### Dataset entries ###

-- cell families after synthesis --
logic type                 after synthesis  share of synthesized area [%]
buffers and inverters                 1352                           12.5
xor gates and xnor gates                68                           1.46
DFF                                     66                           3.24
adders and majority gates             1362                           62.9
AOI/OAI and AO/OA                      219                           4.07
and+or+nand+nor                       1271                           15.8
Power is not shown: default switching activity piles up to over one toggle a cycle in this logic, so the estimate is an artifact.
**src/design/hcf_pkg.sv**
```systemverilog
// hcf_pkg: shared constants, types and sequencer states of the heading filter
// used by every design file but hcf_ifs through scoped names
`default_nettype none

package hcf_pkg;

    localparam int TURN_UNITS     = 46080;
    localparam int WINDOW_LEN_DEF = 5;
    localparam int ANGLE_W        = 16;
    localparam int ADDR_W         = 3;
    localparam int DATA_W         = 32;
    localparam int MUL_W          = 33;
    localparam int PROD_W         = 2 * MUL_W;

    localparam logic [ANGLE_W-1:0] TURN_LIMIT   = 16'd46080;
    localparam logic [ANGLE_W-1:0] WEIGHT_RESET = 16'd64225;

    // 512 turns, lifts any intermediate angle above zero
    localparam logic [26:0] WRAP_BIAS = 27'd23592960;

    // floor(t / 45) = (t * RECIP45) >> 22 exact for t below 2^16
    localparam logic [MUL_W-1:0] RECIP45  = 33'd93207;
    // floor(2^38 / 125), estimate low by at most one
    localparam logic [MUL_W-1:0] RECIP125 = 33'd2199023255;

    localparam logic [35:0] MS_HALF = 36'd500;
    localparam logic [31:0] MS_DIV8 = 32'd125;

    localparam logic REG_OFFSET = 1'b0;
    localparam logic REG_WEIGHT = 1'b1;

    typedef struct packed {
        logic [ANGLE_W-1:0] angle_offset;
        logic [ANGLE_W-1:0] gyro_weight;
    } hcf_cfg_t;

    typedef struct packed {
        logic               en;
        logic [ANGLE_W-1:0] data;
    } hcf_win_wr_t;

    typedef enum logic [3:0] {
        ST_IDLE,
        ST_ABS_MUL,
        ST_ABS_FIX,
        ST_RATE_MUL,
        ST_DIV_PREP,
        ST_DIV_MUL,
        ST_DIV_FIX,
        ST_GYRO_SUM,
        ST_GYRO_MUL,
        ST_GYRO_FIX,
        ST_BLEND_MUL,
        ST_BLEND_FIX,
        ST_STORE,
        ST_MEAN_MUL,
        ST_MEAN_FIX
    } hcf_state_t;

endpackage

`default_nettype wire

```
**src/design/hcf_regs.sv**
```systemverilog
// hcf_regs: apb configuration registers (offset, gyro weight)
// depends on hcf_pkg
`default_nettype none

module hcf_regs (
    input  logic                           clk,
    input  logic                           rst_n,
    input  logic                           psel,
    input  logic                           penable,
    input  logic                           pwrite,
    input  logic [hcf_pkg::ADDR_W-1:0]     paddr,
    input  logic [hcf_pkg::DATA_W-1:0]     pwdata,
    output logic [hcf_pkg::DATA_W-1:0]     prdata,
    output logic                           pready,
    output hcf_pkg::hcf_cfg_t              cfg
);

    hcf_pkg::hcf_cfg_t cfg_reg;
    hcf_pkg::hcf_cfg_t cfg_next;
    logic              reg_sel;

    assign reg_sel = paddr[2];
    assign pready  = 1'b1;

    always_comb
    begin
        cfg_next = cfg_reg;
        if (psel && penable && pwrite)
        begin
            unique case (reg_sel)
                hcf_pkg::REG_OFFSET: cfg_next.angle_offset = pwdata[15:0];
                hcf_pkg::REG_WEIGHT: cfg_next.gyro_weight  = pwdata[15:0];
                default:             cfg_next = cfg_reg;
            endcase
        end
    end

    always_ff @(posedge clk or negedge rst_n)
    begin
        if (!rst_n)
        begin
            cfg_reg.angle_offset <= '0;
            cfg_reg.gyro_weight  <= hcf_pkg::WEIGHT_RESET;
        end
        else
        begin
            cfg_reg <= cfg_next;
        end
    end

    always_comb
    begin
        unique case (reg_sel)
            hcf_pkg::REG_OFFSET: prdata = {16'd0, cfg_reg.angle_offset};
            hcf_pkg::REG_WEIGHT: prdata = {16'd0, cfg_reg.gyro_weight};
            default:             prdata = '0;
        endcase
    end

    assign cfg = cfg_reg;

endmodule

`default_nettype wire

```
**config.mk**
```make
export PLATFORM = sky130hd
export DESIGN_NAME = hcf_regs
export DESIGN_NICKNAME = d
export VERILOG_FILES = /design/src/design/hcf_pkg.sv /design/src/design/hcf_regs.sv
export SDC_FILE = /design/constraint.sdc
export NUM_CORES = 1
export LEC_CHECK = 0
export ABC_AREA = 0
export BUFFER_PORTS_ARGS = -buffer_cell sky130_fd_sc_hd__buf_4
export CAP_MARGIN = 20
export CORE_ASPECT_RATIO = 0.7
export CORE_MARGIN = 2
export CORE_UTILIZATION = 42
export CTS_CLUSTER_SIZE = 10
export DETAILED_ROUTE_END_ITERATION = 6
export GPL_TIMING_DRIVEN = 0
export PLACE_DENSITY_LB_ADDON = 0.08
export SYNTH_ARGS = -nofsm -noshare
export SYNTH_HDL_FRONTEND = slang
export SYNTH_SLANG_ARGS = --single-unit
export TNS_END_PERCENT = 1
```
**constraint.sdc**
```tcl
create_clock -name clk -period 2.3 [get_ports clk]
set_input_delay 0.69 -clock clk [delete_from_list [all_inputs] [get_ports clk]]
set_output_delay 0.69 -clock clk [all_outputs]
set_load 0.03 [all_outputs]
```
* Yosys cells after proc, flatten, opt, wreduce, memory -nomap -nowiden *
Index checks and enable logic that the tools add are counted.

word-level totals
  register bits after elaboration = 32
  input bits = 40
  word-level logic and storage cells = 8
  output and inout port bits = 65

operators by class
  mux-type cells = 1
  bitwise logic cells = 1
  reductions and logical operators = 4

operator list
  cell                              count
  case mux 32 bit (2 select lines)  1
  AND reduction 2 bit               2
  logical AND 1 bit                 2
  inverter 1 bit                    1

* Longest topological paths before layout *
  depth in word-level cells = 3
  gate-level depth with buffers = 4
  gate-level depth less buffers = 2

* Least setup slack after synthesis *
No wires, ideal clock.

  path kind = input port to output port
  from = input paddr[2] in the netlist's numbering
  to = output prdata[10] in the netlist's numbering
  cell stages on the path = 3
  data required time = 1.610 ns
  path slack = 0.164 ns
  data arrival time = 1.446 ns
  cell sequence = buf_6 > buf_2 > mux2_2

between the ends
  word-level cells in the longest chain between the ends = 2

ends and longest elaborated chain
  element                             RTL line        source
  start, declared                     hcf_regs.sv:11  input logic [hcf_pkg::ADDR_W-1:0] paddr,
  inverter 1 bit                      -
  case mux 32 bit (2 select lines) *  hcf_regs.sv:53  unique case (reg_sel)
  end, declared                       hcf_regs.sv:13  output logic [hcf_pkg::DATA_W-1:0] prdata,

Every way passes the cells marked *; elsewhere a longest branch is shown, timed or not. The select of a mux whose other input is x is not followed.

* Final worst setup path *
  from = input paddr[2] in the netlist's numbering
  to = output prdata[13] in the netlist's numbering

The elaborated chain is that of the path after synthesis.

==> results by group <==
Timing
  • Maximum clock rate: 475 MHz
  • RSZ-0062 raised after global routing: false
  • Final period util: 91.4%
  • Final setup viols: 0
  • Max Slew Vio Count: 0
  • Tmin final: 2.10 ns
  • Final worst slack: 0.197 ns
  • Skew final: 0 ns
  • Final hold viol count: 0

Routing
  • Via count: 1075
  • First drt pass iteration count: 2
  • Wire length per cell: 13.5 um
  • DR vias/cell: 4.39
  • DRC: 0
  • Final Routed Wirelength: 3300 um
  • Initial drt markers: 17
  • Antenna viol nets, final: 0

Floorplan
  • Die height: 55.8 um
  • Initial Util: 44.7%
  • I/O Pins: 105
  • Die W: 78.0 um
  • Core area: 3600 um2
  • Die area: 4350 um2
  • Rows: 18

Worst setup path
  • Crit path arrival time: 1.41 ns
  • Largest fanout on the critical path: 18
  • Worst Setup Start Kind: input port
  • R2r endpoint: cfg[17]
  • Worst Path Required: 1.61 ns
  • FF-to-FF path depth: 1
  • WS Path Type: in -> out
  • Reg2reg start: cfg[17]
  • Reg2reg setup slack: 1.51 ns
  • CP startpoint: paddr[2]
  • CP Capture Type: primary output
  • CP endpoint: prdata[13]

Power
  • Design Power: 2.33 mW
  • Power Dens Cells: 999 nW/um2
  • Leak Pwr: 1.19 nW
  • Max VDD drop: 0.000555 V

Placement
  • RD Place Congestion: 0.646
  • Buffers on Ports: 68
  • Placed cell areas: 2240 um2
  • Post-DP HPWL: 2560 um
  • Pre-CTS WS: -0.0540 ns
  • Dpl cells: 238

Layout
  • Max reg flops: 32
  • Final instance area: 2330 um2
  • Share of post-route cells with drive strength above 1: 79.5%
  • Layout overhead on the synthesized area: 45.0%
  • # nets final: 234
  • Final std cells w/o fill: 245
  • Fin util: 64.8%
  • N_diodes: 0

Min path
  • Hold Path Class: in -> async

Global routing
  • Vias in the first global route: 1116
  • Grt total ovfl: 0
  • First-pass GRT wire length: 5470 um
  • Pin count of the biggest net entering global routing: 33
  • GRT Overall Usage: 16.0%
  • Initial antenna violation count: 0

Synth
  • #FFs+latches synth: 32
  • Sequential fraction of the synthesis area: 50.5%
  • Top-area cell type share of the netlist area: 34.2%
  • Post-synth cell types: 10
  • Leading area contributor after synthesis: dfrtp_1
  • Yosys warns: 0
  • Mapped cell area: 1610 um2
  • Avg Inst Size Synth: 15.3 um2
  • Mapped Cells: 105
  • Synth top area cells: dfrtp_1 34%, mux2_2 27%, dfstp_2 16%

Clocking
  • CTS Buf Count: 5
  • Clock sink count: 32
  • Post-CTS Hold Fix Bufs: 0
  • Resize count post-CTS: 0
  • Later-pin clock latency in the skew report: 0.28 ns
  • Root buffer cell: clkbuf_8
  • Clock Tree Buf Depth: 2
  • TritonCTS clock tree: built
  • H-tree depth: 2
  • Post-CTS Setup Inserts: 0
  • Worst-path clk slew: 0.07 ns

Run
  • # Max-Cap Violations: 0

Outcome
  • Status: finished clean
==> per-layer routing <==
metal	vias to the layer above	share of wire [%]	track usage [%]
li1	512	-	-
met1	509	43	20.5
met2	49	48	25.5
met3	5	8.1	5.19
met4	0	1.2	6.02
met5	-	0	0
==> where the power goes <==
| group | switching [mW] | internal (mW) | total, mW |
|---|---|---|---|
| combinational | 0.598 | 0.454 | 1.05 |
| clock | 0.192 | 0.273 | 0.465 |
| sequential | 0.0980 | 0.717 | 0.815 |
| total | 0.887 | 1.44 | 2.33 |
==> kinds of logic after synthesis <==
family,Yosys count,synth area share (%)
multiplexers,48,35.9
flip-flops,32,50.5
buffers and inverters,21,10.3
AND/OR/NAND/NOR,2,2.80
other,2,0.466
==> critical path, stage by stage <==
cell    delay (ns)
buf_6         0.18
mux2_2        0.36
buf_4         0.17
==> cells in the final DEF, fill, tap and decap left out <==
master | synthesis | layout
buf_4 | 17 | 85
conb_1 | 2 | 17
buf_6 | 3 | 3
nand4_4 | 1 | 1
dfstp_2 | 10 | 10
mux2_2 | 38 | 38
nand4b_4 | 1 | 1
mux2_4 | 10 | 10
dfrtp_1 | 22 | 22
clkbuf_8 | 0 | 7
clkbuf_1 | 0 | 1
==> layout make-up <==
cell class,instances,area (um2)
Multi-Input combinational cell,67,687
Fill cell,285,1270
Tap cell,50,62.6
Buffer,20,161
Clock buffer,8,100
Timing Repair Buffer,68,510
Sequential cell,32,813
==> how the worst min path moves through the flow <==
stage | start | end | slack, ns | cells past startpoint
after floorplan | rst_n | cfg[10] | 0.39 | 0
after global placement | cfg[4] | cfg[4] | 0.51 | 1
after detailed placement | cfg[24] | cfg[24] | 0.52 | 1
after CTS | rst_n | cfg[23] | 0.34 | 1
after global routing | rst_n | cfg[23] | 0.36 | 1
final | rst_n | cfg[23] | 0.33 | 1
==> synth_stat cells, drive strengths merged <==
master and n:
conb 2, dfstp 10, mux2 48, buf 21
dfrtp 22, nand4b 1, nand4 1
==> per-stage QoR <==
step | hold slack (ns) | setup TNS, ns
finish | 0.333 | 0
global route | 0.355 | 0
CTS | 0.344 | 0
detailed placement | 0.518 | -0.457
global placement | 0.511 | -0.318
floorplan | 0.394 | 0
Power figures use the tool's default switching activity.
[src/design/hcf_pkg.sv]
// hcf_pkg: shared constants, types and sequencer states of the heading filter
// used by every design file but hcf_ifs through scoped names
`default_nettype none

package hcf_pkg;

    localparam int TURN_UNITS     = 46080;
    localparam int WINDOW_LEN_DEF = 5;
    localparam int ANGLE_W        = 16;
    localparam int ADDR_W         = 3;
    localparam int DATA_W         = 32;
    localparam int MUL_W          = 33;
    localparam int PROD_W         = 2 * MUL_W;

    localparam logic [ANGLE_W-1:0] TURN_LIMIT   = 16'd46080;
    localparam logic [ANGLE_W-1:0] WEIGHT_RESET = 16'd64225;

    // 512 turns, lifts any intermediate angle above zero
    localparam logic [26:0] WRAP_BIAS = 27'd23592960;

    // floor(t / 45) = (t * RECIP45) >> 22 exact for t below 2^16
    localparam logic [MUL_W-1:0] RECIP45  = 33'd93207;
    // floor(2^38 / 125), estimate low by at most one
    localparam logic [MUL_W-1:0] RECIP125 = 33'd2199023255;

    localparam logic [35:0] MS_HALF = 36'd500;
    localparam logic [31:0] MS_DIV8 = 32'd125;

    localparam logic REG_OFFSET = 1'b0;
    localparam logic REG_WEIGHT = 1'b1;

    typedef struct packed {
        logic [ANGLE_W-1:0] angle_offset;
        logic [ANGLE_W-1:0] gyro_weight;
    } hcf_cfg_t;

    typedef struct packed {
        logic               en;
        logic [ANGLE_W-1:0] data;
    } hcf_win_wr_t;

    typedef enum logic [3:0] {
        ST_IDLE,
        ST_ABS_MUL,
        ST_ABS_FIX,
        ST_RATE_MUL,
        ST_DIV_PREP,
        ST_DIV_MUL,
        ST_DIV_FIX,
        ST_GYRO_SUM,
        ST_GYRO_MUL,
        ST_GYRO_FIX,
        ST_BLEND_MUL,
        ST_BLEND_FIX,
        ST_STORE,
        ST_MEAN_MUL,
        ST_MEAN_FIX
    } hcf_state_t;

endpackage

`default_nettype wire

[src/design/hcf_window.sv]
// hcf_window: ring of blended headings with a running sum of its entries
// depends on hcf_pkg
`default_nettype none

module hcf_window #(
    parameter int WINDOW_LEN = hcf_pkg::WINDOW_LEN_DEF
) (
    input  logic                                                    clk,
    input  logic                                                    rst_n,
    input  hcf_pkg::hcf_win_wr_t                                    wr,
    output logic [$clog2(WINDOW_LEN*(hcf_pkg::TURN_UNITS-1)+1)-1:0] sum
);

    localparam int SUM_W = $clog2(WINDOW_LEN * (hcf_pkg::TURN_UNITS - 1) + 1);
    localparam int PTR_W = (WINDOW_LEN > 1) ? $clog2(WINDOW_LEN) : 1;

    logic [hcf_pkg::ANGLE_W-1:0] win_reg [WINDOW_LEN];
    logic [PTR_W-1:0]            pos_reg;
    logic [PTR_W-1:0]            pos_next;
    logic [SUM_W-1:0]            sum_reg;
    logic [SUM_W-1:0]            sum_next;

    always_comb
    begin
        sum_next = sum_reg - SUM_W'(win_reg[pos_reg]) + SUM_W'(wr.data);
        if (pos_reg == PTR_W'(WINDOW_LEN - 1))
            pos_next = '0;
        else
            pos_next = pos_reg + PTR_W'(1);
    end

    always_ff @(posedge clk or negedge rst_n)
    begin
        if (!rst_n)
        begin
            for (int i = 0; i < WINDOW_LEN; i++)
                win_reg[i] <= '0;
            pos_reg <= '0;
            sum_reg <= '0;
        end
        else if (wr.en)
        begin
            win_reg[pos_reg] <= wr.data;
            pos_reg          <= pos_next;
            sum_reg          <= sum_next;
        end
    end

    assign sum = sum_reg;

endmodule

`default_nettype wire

###
### Dataset entries ###

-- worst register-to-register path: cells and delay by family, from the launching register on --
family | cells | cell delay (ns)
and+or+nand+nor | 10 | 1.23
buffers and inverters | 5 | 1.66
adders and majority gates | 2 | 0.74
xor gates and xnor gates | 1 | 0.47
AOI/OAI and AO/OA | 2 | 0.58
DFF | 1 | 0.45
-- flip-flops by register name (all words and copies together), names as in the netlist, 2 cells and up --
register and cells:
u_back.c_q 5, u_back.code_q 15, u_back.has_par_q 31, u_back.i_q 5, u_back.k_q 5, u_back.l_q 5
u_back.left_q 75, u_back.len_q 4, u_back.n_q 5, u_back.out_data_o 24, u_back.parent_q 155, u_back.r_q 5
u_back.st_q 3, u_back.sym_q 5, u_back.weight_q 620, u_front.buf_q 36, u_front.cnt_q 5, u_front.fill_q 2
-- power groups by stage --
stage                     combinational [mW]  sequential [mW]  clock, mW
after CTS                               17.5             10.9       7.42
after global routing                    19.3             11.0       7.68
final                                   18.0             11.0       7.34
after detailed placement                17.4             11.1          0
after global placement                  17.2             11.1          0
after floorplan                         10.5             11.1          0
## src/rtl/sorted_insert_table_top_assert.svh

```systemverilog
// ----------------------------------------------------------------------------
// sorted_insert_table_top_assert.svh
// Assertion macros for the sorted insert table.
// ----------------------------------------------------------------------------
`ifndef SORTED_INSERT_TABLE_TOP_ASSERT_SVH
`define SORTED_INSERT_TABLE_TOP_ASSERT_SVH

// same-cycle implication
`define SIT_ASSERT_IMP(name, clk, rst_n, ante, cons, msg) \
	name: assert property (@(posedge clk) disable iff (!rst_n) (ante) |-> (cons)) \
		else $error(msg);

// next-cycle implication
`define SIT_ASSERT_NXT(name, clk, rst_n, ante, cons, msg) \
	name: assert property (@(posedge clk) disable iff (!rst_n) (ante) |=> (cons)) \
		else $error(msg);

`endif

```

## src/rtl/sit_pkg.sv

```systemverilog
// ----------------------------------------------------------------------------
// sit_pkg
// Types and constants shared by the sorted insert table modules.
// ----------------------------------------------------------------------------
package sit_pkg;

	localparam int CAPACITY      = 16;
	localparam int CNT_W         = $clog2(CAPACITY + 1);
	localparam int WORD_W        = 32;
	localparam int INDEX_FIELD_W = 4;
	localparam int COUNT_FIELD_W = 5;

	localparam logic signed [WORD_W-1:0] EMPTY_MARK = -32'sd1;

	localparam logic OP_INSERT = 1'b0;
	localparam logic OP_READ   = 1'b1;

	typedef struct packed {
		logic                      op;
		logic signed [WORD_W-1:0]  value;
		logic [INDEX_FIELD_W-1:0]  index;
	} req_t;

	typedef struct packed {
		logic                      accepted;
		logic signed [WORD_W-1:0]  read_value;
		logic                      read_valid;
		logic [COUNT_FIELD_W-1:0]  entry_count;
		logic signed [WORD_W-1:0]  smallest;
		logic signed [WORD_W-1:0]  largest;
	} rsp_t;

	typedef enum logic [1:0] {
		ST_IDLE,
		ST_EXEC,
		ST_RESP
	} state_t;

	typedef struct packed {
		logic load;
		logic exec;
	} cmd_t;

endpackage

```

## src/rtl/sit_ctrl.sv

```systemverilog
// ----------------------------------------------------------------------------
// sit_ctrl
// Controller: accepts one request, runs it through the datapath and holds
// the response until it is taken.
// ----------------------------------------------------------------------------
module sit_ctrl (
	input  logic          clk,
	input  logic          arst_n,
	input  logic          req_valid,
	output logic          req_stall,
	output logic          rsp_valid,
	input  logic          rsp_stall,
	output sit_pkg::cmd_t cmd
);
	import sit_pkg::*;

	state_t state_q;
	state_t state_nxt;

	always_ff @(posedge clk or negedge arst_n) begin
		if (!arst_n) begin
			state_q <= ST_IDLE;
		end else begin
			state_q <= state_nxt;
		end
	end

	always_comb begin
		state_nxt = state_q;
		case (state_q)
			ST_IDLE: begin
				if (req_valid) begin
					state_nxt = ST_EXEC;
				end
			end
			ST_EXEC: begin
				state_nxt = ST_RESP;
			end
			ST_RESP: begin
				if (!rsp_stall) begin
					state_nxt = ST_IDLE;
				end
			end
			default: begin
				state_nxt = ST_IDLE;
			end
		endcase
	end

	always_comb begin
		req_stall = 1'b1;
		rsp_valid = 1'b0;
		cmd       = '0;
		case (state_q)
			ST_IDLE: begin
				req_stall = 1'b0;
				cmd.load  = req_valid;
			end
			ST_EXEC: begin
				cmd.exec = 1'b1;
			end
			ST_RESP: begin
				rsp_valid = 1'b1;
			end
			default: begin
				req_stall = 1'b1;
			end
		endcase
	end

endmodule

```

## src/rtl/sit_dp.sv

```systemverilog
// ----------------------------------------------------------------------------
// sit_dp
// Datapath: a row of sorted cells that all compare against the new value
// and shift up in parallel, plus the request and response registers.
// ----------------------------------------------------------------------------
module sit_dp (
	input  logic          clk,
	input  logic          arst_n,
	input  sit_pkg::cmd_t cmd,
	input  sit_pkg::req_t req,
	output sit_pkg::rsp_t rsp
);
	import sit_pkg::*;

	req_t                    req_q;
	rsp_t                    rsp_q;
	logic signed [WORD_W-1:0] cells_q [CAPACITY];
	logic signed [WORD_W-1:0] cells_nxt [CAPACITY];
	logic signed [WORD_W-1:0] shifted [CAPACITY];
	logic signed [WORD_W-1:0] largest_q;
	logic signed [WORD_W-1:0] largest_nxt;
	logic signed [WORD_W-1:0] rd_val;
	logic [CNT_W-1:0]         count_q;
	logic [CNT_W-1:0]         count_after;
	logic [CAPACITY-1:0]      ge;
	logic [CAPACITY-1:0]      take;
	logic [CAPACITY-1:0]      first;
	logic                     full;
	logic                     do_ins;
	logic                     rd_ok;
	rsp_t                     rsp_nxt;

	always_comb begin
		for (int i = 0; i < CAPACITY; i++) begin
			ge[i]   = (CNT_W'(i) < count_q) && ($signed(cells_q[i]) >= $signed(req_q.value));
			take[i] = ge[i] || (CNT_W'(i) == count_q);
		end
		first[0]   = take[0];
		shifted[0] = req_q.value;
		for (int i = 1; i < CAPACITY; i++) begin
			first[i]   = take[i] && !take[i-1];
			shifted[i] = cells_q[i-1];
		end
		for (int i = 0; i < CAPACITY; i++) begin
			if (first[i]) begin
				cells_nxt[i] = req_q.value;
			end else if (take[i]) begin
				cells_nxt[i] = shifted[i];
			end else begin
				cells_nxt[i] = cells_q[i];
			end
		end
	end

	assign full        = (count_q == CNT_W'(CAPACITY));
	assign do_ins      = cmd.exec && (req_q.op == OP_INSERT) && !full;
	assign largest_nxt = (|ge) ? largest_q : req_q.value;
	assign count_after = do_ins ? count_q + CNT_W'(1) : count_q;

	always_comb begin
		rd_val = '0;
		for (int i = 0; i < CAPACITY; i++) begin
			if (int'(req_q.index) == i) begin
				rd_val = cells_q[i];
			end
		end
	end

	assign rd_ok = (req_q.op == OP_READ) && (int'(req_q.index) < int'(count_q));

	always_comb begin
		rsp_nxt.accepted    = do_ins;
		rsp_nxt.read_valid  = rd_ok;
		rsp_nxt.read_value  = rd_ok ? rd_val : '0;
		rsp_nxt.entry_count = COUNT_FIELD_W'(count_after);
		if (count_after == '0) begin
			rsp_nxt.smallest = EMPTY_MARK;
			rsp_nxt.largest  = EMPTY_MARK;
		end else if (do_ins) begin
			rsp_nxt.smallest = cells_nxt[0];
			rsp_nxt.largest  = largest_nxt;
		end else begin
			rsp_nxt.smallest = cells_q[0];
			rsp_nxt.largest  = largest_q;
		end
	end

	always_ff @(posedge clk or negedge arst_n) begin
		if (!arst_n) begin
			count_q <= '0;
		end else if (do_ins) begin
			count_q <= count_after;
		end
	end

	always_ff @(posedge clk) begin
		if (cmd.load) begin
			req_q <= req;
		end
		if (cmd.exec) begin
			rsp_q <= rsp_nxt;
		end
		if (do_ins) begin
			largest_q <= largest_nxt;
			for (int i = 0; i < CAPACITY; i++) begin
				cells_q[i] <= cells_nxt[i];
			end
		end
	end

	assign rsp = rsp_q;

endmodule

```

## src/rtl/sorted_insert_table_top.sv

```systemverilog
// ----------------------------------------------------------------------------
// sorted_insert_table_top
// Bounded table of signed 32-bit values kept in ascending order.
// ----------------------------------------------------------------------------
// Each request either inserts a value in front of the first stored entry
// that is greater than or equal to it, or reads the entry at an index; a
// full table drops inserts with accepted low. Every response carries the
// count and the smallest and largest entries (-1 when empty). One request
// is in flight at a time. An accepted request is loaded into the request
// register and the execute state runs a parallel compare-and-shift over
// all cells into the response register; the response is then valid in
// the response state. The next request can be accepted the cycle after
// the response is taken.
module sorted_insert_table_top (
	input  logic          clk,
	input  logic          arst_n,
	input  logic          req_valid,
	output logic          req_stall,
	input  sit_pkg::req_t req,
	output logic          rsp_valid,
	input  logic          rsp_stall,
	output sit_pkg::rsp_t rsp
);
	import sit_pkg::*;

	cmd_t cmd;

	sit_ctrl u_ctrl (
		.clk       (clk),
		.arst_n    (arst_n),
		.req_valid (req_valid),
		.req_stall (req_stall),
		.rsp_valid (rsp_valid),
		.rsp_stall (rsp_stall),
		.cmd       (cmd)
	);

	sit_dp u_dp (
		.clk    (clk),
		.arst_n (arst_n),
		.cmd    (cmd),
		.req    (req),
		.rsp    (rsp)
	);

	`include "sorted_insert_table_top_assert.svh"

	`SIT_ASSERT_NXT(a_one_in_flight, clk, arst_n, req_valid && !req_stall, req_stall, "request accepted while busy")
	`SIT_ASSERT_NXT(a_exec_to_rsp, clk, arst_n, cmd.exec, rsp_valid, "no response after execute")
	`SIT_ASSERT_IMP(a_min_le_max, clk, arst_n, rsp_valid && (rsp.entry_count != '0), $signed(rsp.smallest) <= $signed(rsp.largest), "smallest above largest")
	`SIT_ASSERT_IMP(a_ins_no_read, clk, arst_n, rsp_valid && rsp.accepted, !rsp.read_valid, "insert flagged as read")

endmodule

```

###

* Your assignment
Could you find each line in the entries that contains the string "gates" and copy it?

* Solution to this problem
xor gates and xnor gates                68                           1.46
adders and majority gates             1362                           62.9
adders and majority gates | 2 | 0.74
xor gates and xnor gates | 1 | 0.47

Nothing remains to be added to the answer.